British Sea Power: From The Sea To The Land Beyond – album review
British Sea Power – From the Sea to the Land Beyond (Rough Trade)
Available 2 Dec 2013
The much loved Brighton Rockers spoil us with a lavish audio-visual package of BBC4’s acclaimed seaside social history documentary. Glenn Airey digs the surf and the seagulls.
You won’t find many music fans with a bad word to say about British Sea Power. In the last decade, over the course of half a dozen splendid albums, they’ve become perhaps the country’s most trusted modern rock band. They’ve long since transcended their influences – Pixies, Bunnymen, Iggy – in a way that increasingly seems beyond their duller, scene obsessed peers. More than this, their enviable reputation rests on their unerring ability to fulfil their own, often soaring, ambitions. Gigs in embassies, museums and forts are just the beginning. Lots of bands claim to be about more than just the music but, as often as not, this simply reflects the poverty of the music in question.
In the case of British Sea Power, however, there’s a sense that this tremendous music really is the public expression of a consistent, and consistently attractive, attempt to engage with nature, history, patriotism, art and much else besides. They’re a band with a purpose beyond merely funding their next release. Their shows and records are, in the true and best sense, edifying. I don’t imagine that they ever set out with the intention of teaching us a thing or two about the world – and about our little island in particular – but that’s what they have continually done and what they continue to do. In case you’re concerned that British Sea Power might take themselves too seriously, however, do bear in mind that they once released a split single with the Wurzels.
For all of the above reasons, and of course the unvaryingly high quality of their music, British Sea Power are held in uniquely high regard by just about everyone who takes an interest in current independent music. Earlier this year, that respectability was cemented further when BBC4’s Storyville series broadcast From The Sea To The Land Beyond, an ostensibly flimsy sounding compilation of twentieth century archive footage highlighting aspects of the British people’s relationship with their coastline. Accompanied by reworked and largely instrumental versions of tracks drawn from British Sea Power’s admirable back catalogue, however, the film became something altogether more powerful.
The clips certainly capture the majesty of the cliffs and beaches but, much more importantly, evoke humour, warmth, pity and pride in the scenes of ordinary British people working, playing and occasionally resting where their land meets the ocean. The response was immediate and universally positive. There is something about the scope and scale of British Sea Power’s music – and again, this has to do with ambition – that lends itself to the job of soundtracking. It’s big enough to be cinematic but small enough to be human. They have previously provided the musical backing for a re-release of the similarly themed Man of Aran, space station documentary Mir, and an unforgettable episode of Countryfile.

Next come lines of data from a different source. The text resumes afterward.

`config.mk`:
```
export PLATFORM = sky130hd
export DESIGN_NAME = tcp_syn_packet_builder_core_flat
export DESIGN_NICKNAME = d
export VERILOG_FILES = /design/src/design/tsyn_pkg.sv /design/src/design/tsyn_if.sv /design/src/design/tsyn_hdr_out.sv /design/src/design/tcp_syn_packet_builder_core.sv /design/src/flat_wrapper.sv
export SDC_FILE = /design/constraint.sdc
export NUM_CORES = 1
export LEC_CHECK = 0
export ABC_AREA = 1
export ABC_CLOCK_PERIOD_IN_PS = 18900
export BUFFER_PORTS_ARGS = -buffer_cell sky130_fd_sc_hd__clkbuf_2
export CAP_MARGIN = 20
export CORE_ASPECT_RATIO = 1.5
export CORE_UTILIZATION = 45
export DETAILED_ROUTE_END_ITERATION = 12
export PLACE_DENSITY_LB_ADDON = 0.2
export SLEW_MARGIN = 15
export SYNTH_ARGS = -nofsm -noshare
export SYNTH_HDL_FRONTEND = slang
export SYNTH_SLANG_ARGS = --single-unit
```
`constraint.sdc`:
```
create_clock -name clk -period 18.9 [get_ports clk]
set_clock_uncertainty 0.15 [all_clocks]
set_input_delay 0.945 -clock clk [delete_from_list [all_inputs] [get_ports clk]]
set_output_delay 0.945 -clock clk [all_outputs]
set_load 0.02 [all_outputs]
```
**src/hdl/tbp_pkg.sv**
```systemverilog
`default_nettype none

package tbp_pkg;

  // Selector carried in tuser of the input stream.
  typedef enum logic [2:0] {
    KIND_TICK   = 3'd0,
    KIND_EDGE   = 3'd1,
    KIND_PACKET = 3'd2,
    KIND_POWER  = 3'd3,
    KIND_PEAK   = 3'd4
  } kind_t;

  // Cutout sequencer phases.
  typedef enum logic [1:0] {
    PH_IDLE  = 2'd0,
    PH_DELAY = 2'd1,
    PH_CUT   = 2'd2,
    PH_BLANK = 2'd3
  } phase_t;

  // Configuration register indexes.
  typedef enum logic [2:0] {
    REG_SHORTCUT_LIMIT = 3'd0,
    REG_WINDOW_TICKS   = 3'd1,
    REG_STARTUP_TICKS  = 3'd2,
    REG_WATCHDOG_TICKS = 3'd3,
    REG_CUTOUT_DELAY   = 3'd4,
    REG_CUTOUT_LENGTH  = 3'd5,
    REG_BLANK_LENGTH   = 3'd6
  } reg_idx_t;

  localparam logic [1:0] DRIVE_OFF    = 2'd0;
  localparam logic [1:0] DRIVE_SIGNAL = 2'd1;
  localparam logic [1:0] DRIVE_CUTOUT = 2'd2;

  localparam logic [1:0] STATUS_OK      = 2'd0;
  localparam logic [1:0] STATUS_REFUSED = 2'd1;
  localparam logic [1:0] STATUS_NOT_CMD = 2'd2;

  localparam logic [7:0] BYTE_IDLE = 8'h00;
  localparam logic [7:0] BYTE_ONES = 8'hFF;

  localparam int CFG_W = 20;

  localparam logic [15:0] RST_SHORTCUT_LIMIT = 16'd4300;
  localparam logic [15:0] RST_WINDOW_TICKS   = 16'd35000;
  localparam logic [19:0] RST_STARTUP_TICKS  = 20'd496000;
  localparam logic [15:0] RST_WATCHDOG_TICKS = 16'd32000;
  localparam logic [7:0]  RST_CUTOUT_DELAY   = 8'd14;
  localparam logic [9:0]  RST_CUTOUT_LENGTH  = 10'd216;
  localparam logic [7:0]  RST_BLANK_LENGTH   = 8'd58;

endpackage

`default_nettype wire

```
**src/hdl/track_booster_protection.sv**
```systemverilog
`default_nettype none

// Channel  Direction  Handshake                 Payload
// in_      slave      in_tvalid / in_tready     tdata: first_byte, power_request; tuser: kind
// out_     master     out_tvalid / out_tready   tdata: drive_mode .. peak_count
// cfg_     write      cfg_wen                   cfg_addr, cfg_wdata
//
// Every input word produces exactly one result word, in the cycle after it is
// accepted. A new word is taken in every cycle while the output register is
// empty or being emptied, so the sustained rate is one word per clock; the
// only limit is the single result register. rst_n is synchronous and active
// low: it clears all protection state, loads the default timings and empties
// the output register. A stalled result holds the input off until taken.
module track_booster_protection
  import tbp_pkg::*;
(
  input  wire logic              clk,
  input  wire logic              rst_n,
  input  wire logic              in_tvalid,
  output logic                   in_tready,
  // [7:0] first_byte, [8] power_request, [15:9] zero
  input  wire logic [15:0]       in_tdata,
  // [2:0] kind
  input  wire logic [2:0]        in_tuser,
  output logic                   out_tvalid,
  input  wire logic              out_tready,
  // [1:0] drive_mode, [2] flag_on, [3] flag_emergency, [4] flag_overcurrent,
  // [5] short_led, [6] cutout_test, [8:7] cmd_status, [25:9] peak_count,
  // [31:26] zero
  output logic [31:0]            out_tdata,
  input  wire logic              cfg_wen,
  input  wire logic [2:0]        cfg_addr,
  input  wire logic [CFG_W-1:0]  cfg_wdata
);

  // Configuration registers.
  logic [15:0] limit_r, window_r, watchdog_r;
  logic [19:0] startup_r;
  logic [7:0]  delay_r, blank_r;
  logic [9:0]  cutlen_r;

  // Protection state and its next value.
  logic        on_r, on_nxt;
  logic        emerg_r, emerg_nxt;
  logic        oc_r, oc_nxt;
  logic [16:0] cnt_r, cnt_nxt;
  logic [16:0] peak_r, peak_nxt;
  logic [15:0] wt_r, wt_nxt;
  logic [19:0] st_r, st_nxt;
  logic        sd_r, sd_nxt;
  logic [15:0] wd_r, wd_nxt;
  phase_t      ph_r, ph_nxt;
  logic [9:0]  pt_r, pt_nxt;
  logic        sens_r, sens_nxt;
  logic        led_r, led_nxt;
  logic        tp_r, tp_nxt;

  logic [1:0]  status_nxt;
  logic [16:0] peak_out_nxt;
  logic [31:0] res_nxt;
  logic [31:0] out_tdata_r;
  logic        out_tvalid_r;

  logic        in_fire;
  logic [7:0]  first_byte;
  logic        power_request;
  kind_t       kind;

  assign first_byte    = in_tdata[7:0];
  assign power_request = in_tdata[8];
  assign kind          = kind_t'(in_tuser);

  // The output register parts the two sides: a word is taken whenever the
  // result slot is free or being drained in the same cycle.
  assign in_tready = !out_tvalid_r || out_tready;
  assign in_fire   = in_tvalid && in_tready;

  always_ff @(posedge clk) begin
    if (!rst_n) begin
      limit_r    <= RST_SHORTCUT_LIMIT;
      window_r   <= RST_WINDOW_TICKS;
      startup_r  <= RST_STARTUP_TICKS;
      watchdog_r <= RST_WATCHDOG_TICKS;
      delay_r    <= RST_CUTOUT_DELAY;
      cutlen_r   <= RST_CUTOUT_LENGTH;
      blank_r    <= RST_BLANK_LENGTH;
    end else if (cfg_wen) begin
      unique case (reg_idx_t'(cfg_addr))
        REG_SHORTCUT_LIMIT: limit_r    <= cfg_wdata[15:0];
        REG_WINDOW_TICKS:   window_r   <= cfg_wdata[15:0];
        REG_STARTUP_TICKS:  startup_r  <= cfg_wdata[19:0];
        REG_WATCHDOG_TICKS: watchdog_r <= cfg_wdata[15:0];
        REG_CUTOUT_DELAY:   delay_r    <= cfg_wdata[7:0];
        REG_CUTOUT_LENGTH:  cutlen_r   <= cfg_wdata[9:0];
        REG_BLANK_LENGTH:   blank_r    <= cfg_wdata[7:0];
        default: ;
      endcase
    end
  end

  // All of the item's work is one pass through the block below. Steps of a
  // tick run in order; a step that powers the track off ends the tick.
  always_comb begin
    logic ended;
    logic trip;
    ended        = 1'b0;
    trip         = 1'b0;
    on_nxt       = on_r;
    emerg_nxt    = emerg_r;
    oc_nxt       = oc_r;
    cnt_nxt      = cnt_r;
    peak_nxt     = peak_r;
    wt_nxt       = wt_r;
    st_nxt       = st_r;
    sd_nxt       = sd_r;
    wd_nxt       = wd_r;
    ph_nxt       = ph_r;
    pt_nxt       = pt_r;
    sens_nxt     = sens_r;
    led_nxt      = led_r;
    tp_nxt       = tp_r;
    status_nxt   = STATUS_NOT_CMD;
    peak_out_nxt = '0;

    case (kind)
      KIND_TICK: begin
        // Packet watchdog.
        if (on_nxt) begin
          if (wd_nxt != 16'hFFFF) wd_nxt = wd_nxt + 16'd1;
          if (wd_nxt >= watchdog_r) begin
            sens_nxt  = 1'b0;
            cnt_nxt   = '0;
            wt_nxt    = '0;
            ph_nxt    = PH_IDLE;
            pt_nxt    = '0;
            tp_nxt    = 1'b0;
            st_nxt    = '0;
            sd_nxt    = 1'b0;
            emerg_nxt = 1'b1;
            on_nxt    = 1'b0;
            ended     = 1'b1;
          end
        end
        // Startup hold-off for shortcut sensing.
        if (!ended && on_nxt && !oc_nxt && !sd_nxt) begin
          if (st_nxt != 20'hFFFFF) st_nxt = st_nxt + 20'd1;
          if (st_nxt >= startup_r) begin
            sd_nxt = 1'b1;
            st_nxt = '0;
            if (ph_nxt != PH_CUT && ph_nxt != PH_BLANK) sens_nxt = 1'b1;
          end
        end
        // Shortcut counting window.
        if (!ended && on_nxt && !oc_nxt) begin
          if (wt_nxt != 16'hFFFF) wt_nxt = wt_nxt + 16'd1;
          if (wt_nxt >= window_r) begin
            trip    = cnt_nxt >= {1'b0, limit_r};
            wt_nxt  = '0;
            cnt_nxt = '0;
            if (trip) begin
              sens_nxt = 1'b0;
              ph_nxt   = PH_IDLE;
              pt_nxt   = '0;
              tp_nxt   = 1'b0;
              st_nxt   = '0;
              sd_nxt   = 1'b0;
              oc_nxt   = 1'b1;
              led_nxt  = 1'b1;
              ended    = 1'b1;
            end else begin
              led_nxt = 1'b0;
            end
          end
        end
        // Cutout sequencer.
        if (!ended && ph_nxt != PH_IDLE) begin
          if (pt_nxt != 10'h3FF) pt_nxt = pt_nxt + 10'd1;
          unique case (ph_nxt)
            PH_DELAY: begin
              if (pt_nxt >= {2'b00, delay_r}) begin
                ph_nxt   = PH_CUT;
                pt_nxt   = '0;
                sens_nxt = 1'b0;
              end
            end
            PH_CUT: begin
              if (pt_nxt >= cutlen_r) begin
                ph_nxt = PH_BLANK;
                pt_nxt = '0;
                tp_nxt = 1'b0;
              end
            end
            PH_BLANK: begin
              if (pt_nxt >= {2'b00, blank_r}) begin
                ph_nxt = PH_IDLE;
                pt_nxt = '0;
                if (sd_nxt && on_nxt && !oc_nxt) sens_nxt = 1'b1;
              end
            end
            default: ;
          endcase
        end
      end
      KIND_EDGE: begin
        if (sens_r && on_r && !oc_r) begin
          led_nxt = 1'b1;
          if (cnt_r <= {1'b0, limit_r}) cnt_nxt = cnt_r + 17'd1;
          if (cnt_nxt > peak_r) peak_nxt = cnt_nxt;
        end
      end
      KIND_PACKET: begin
        if (on_r && !oc_r) begin
          wd_nxt = '0;
          if (first_byte != BYTE_IDLE && first_byte != BYTE_ONES) begin
            ph_nxt = PH_DELAY;
            pt_nxt = '0;
            tp_nxt = 1'b1;
          end
        end
      end
      KIND_POWER: begin
        if (power_request) begin
          if (emerg_r) begin
            status_nxt = STATUS_REFUSED;
          end else begin
            if (!on_r) begin
              // Fresh power-on: all state but the peak count restarts, a past trip is forgotten.
              oc_nxt   = 1'b0;
              led_nxt  = 1'b0;
              cnt_nxt  = '0;
              wt_nxt   = '0;
              sens_nxt = 1'b0;
              st_nxt   = '0;
              sd_nxt   = 1'b0;
              wd_nxt   = '0;
              ph_nxt   = PH_IDLE;
              pt_nxt   = '0;
              tp_nxt   = 1'b0;
            end
            on_nxt     = 1'b1;
            status_nxt = STATUS_OK;
          end
        end else begin
          // Power off keeps the overcurrent flag until the next power-on.
          sens_nxt   = 1'b0;
          cnt_nxt    = '0;
          wt_nxt     = '0;
          ph_nxt     = PH_IDLE;
          pt_nxt     = '0;
          tp_nxt     = 1'b0;
          st_nxt     = '0;
          sd_nxt     = 1'b0;
          on_nxt     = 1'b0;
          emerg_nxt  = 1'b0;
          status_nxt = STATUS_OK;
        end
      end
      KIND_PEAK: begin
        peak_out_nxt = peak_r;
        peak_nxt     = '0;
      end
      default: ;
    endcase
  end

  // Result word, formed from the state the item leaves behind.
  always_comb begin
    logic [1:0] drive;
    if (!on_nxt || oc_nxt) begin
      drive = DRIVE_OFF;
    end else if (ph_nxt == PH_CUT) begin
      drive = DRIVE_CUTOUT;
    end else begin
      drive = DRIVE_SIGNAL;
    end
    res_nxt = {6'd0, peak_out_nxt, status_nxt, tp_nxt, led_nxt, oc_nxt,
               emerg_nxt, on_nxt, drive};
  end

  always_ff @(posedge clk) begin
    if (!rst_n) begin
      on_r    <= 1'b0;
      emerg_r <= 1'b0;
      oc_r    <= 1'b0;
      cnt_r   <= '0;
      peak_r  <= '0;
      wt_r    <= '0;
      st_r    <= '0;
      sd_r    <= 1'b0;
      wd_r    <= '0;
      ph_r    <= PH_IDLE;
      pt_r    <= '0;
      sens_r  <= 1'b0;
      led_r   <= 1'b0;
      tp_r    <= 1'b0;
    end else if (in_fire) begin
      on_r    <= on_nxt;
      emerg_r <= emerg_nxt;
      oc_r    <= oc_nxt;
      cnt_r   <= cnt_nxt;
      peak_r  <= peak_nxt;
      wt_r    <= wt_nxt;
      st_r    <= st_nxt;
      sd_r    <= sd_nxt;
      wd_r    <= wd_nxt;
      ph_r    <= ph_nxt;
      pt_r    <= pt_nxt;
      sens_r  <= sens_nxt;
      led_r   <= led_nxt;
      tp_r    <= tp_nxt;
    end
  end

  always_ff @(posedge clk) begin
    if (!rst_n) begin
      out_tvalid_r <= 1'b0;
    end else if (in_fire) begin
      out_tvalid_r <= 1'b1;
    end else if (out_tready) begin
      out_tvalid_r <= 1'b0;
    end
  end

  always_ff @(posedge clk) begin
    if (in_fire) begin
      out_tdata_r <= res_nxt;
    end
  end

  assign out_tvalid = out_tvalid_r;
  assign out_tdata  = out_tdata_r;

endmodule

`default_nettype wire
```
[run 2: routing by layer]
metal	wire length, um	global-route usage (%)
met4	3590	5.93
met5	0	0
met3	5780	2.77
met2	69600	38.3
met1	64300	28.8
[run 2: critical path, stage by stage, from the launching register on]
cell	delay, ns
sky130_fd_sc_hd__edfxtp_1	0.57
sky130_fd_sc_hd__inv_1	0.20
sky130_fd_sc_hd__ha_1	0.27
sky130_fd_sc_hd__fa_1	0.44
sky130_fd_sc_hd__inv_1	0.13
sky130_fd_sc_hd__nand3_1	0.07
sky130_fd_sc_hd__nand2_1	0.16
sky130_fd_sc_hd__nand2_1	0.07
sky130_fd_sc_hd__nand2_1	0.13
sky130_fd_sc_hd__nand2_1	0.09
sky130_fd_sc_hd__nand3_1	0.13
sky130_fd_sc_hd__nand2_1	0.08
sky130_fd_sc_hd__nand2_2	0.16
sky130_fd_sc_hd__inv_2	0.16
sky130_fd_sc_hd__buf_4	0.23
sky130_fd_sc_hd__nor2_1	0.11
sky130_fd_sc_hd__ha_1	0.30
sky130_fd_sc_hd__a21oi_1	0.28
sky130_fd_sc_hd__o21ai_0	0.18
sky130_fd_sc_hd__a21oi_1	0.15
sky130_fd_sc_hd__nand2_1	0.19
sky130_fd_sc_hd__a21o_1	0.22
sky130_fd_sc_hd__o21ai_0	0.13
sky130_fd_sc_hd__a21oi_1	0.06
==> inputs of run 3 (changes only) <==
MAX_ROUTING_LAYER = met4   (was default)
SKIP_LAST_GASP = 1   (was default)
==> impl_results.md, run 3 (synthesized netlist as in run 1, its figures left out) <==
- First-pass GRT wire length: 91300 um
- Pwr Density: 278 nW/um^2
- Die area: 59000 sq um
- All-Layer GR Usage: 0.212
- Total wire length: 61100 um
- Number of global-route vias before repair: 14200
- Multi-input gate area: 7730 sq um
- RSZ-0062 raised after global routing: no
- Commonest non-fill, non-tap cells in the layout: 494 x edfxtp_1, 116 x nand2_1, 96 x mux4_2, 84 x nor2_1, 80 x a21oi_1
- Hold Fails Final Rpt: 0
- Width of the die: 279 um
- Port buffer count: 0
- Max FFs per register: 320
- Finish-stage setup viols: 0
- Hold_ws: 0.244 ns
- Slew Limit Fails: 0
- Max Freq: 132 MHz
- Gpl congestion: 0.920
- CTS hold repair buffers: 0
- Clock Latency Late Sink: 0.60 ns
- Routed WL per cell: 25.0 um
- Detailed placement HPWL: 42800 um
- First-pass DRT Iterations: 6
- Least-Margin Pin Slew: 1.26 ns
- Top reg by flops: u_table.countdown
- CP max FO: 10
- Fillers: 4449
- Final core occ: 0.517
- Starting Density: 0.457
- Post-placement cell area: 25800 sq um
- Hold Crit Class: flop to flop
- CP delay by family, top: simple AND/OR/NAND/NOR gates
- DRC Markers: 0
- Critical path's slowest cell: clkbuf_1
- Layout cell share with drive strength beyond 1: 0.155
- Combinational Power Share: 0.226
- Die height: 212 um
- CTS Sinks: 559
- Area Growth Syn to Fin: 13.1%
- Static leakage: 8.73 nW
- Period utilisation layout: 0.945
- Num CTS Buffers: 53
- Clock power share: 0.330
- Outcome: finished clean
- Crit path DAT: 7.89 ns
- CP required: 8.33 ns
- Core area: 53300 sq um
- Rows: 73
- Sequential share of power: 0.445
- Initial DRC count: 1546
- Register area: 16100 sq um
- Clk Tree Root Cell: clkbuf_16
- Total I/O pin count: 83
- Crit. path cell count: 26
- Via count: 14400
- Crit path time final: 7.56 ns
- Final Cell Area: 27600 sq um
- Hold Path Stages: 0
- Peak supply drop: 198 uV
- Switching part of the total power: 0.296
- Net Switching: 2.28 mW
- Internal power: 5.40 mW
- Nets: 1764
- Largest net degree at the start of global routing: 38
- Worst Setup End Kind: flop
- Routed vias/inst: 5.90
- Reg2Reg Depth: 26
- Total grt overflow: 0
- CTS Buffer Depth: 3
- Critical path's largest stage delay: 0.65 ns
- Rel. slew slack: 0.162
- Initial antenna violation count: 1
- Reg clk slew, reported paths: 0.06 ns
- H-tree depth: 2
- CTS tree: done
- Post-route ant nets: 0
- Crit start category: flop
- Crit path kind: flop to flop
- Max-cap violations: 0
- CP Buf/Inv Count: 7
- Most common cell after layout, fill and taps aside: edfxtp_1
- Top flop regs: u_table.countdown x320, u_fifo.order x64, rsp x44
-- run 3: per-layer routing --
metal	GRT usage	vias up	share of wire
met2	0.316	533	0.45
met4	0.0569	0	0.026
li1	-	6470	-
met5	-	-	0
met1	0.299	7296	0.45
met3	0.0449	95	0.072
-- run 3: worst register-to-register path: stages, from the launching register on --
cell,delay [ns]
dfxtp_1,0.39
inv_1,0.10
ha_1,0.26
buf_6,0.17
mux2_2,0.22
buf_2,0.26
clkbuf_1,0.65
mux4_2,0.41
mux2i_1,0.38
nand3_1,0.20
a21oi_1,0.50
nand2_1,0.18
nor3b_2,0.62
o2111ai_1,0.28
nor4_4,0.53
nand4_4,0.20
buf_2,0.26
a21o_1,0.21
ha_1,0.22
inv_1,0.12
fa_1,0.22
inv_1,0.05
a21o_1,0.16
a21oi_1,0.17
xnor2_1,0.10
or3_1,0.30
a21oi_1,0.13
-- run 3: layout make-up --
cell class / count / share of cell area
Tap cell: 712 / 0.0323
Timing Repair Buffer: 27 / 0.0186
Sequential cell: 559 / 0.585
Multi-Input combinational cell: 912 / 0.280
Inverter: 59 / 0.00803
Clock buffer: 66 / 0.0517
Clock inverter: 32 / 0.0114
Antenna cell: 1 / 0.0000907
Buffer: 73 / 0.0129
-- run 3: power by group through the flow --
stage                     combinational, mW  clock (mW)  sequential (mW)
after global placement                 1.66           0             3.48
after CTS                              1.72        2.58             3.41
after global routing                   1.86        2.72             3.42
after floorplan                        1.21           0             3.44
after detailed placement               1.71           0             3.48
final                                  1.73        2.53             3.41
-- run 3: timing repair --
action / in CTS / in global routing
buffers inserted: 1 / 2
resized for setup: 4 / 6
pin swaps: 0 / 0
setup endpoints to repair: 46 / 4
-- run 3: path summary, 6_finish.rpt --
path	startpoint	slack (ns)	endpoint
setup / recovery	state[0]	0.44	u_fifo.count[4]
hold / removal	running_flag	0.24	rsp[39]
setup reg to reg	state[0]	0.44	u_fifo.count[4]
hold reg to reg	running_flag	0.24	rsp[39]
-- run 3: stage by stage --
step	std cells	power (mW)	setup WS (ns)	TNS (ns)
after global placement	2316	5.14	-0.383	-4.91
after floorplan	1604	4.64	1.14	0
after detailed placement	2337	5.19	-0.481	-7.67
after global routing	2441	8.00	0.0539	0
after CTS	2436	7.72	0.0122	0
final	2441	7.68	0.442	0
[config.mk]
export PLATFORM = sky130hd
export DESIGN_NAME = sha1_datapath
export DESIGN_NICKNAME = d
export VERILOG_FILES = /design/src/hw/rtl/sha1_pkg.sv /design/src/hw/rtl/sha1_datapath.sv
export SDC_FILE = /design/constraint.sdc
export NUM_CORES = 2
export LEC_CHECK = 0
export BUFFER_PORTS_ARGS = -buffer_cell sky130_fd_sc_hd__buf_2
export CAP_MARGIN = 0
export CORE_MARGIN = 4
export CORE_UTILIZATION = 55
export DETAILED_ROUTE_END_ITERATION = 7
export PLACE_DENSITY = 0.78
export SYNTH_ARGS = -nofsm -noshare
export SYNTH_HDL_FRONTEND = slang
export SYNTH_SLANG_ARGS = --single-unit
[constraint.sdc]
create_clock -name clk -period 7.6 [get_ports clk]
set_input_delay 1.14 -clock clk [delete_from_list [all_inputs] [get_ports clk]]
set_output_delay 1.14 -clock clk [all_outputs]
set_load 0.01 [all_outputs]
### config.mk
export PLATFORM = sky130hd
export DESIGN_NAME = mws_lane
export DESIGN_NICKNAME = d
export VERILOG_FILES = /design/src/hw/rtl/mws_pkg.sv /design/src/hw/rtl/mws_lane.sv
export SDC_FILE = /design/constraint.sdc
export NUM_CORES = 2
export LEC_CHECK = 0
export BUFFER_PORTS_ARGS = -buffer_cell sky130_fd_sc_hd__buf_4
export CORE_ASPECT_RATIO = 0.8
export CORE_MARGIN = 4
export CORE_UTILIZATION = 43
export DETAILED_ROUTE_END_ITERATION = 10
export PLACE_DENSITY = 0.57
export RECOVER_POWER = 100
export SYNTH_ARGS = -nofsm -noshare
export SYNTH_HDL_FRONTEND = slang
export SYNTH_SLANG_ARGS = --single-unit
### constraint.sdc
create_clock -name clk -period 5.1 [get_ports clk]
set_clock_uncertainty 0.1 [all_clocks]
set_input_delay 0.51 -clock clk [delete_from_list [all_inputs] [get_ports clk]]
set_output_delay 0.51 -clock clk [all_outputs]
set_load 0.1 [all_outputs]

A DVD of From The Sea To The Land Beyond was made available shortly after broadcast. Rough Trade, no doubt in response to an evident demand, have now decided to release the soundtrack on CD and double vinyl. Oh, and you’ll also get a copy of the film so none of your senses need go unstimulated. The ideal experience, of course, is to watch the documentary and luxuriate in the wonderfully simpatico sound and vision. Like all good soundtracks, though, the music quickly takes on a life of its own away from that context.
Fans will already be familiar with a number of the melodies that drift in and out of earshot – The Land Beyond from 2005’s Open Season is naturally the key refrain, while Something Wicked and Waving Flags are among the other old favourites that reappear in spectral new forms. The instrumentation generally treads lightly (the core band beautifully augmented by the cornet and viola of Phil Sumner and Abi Fry respectively) and shifts moods as effectively as the visuals it was designed to accompany. Heroines of the Cliff circles reflectively like a Philip Glass piece, while the stirring Suffragette Riots builds with a military flourish that’s as bracing as a November afternoon in Skeggy. Bonjour Copains, on the other hand, temporarily waves cheerio to Blighty altogether, gliding over the water with a classic krautrock pulse.
What comes across more strongly than ever is British Sea Power’s passion for the drama of their surroundings – the core trio hails from the Lakes remember – and their compassion for the people they share them with. In keeping with British Sea Power tradition, even the packaging exudes class. The vinyl edition in particular is a lovely thing. The usual bears, birds and other wildlife, however, are replaced this time by a post-war bathing beauty, caught mid-handstand. A fitting image to grace the sleeve of this wonderfully human record. Treat the seafaring romantic in your life this Christmas.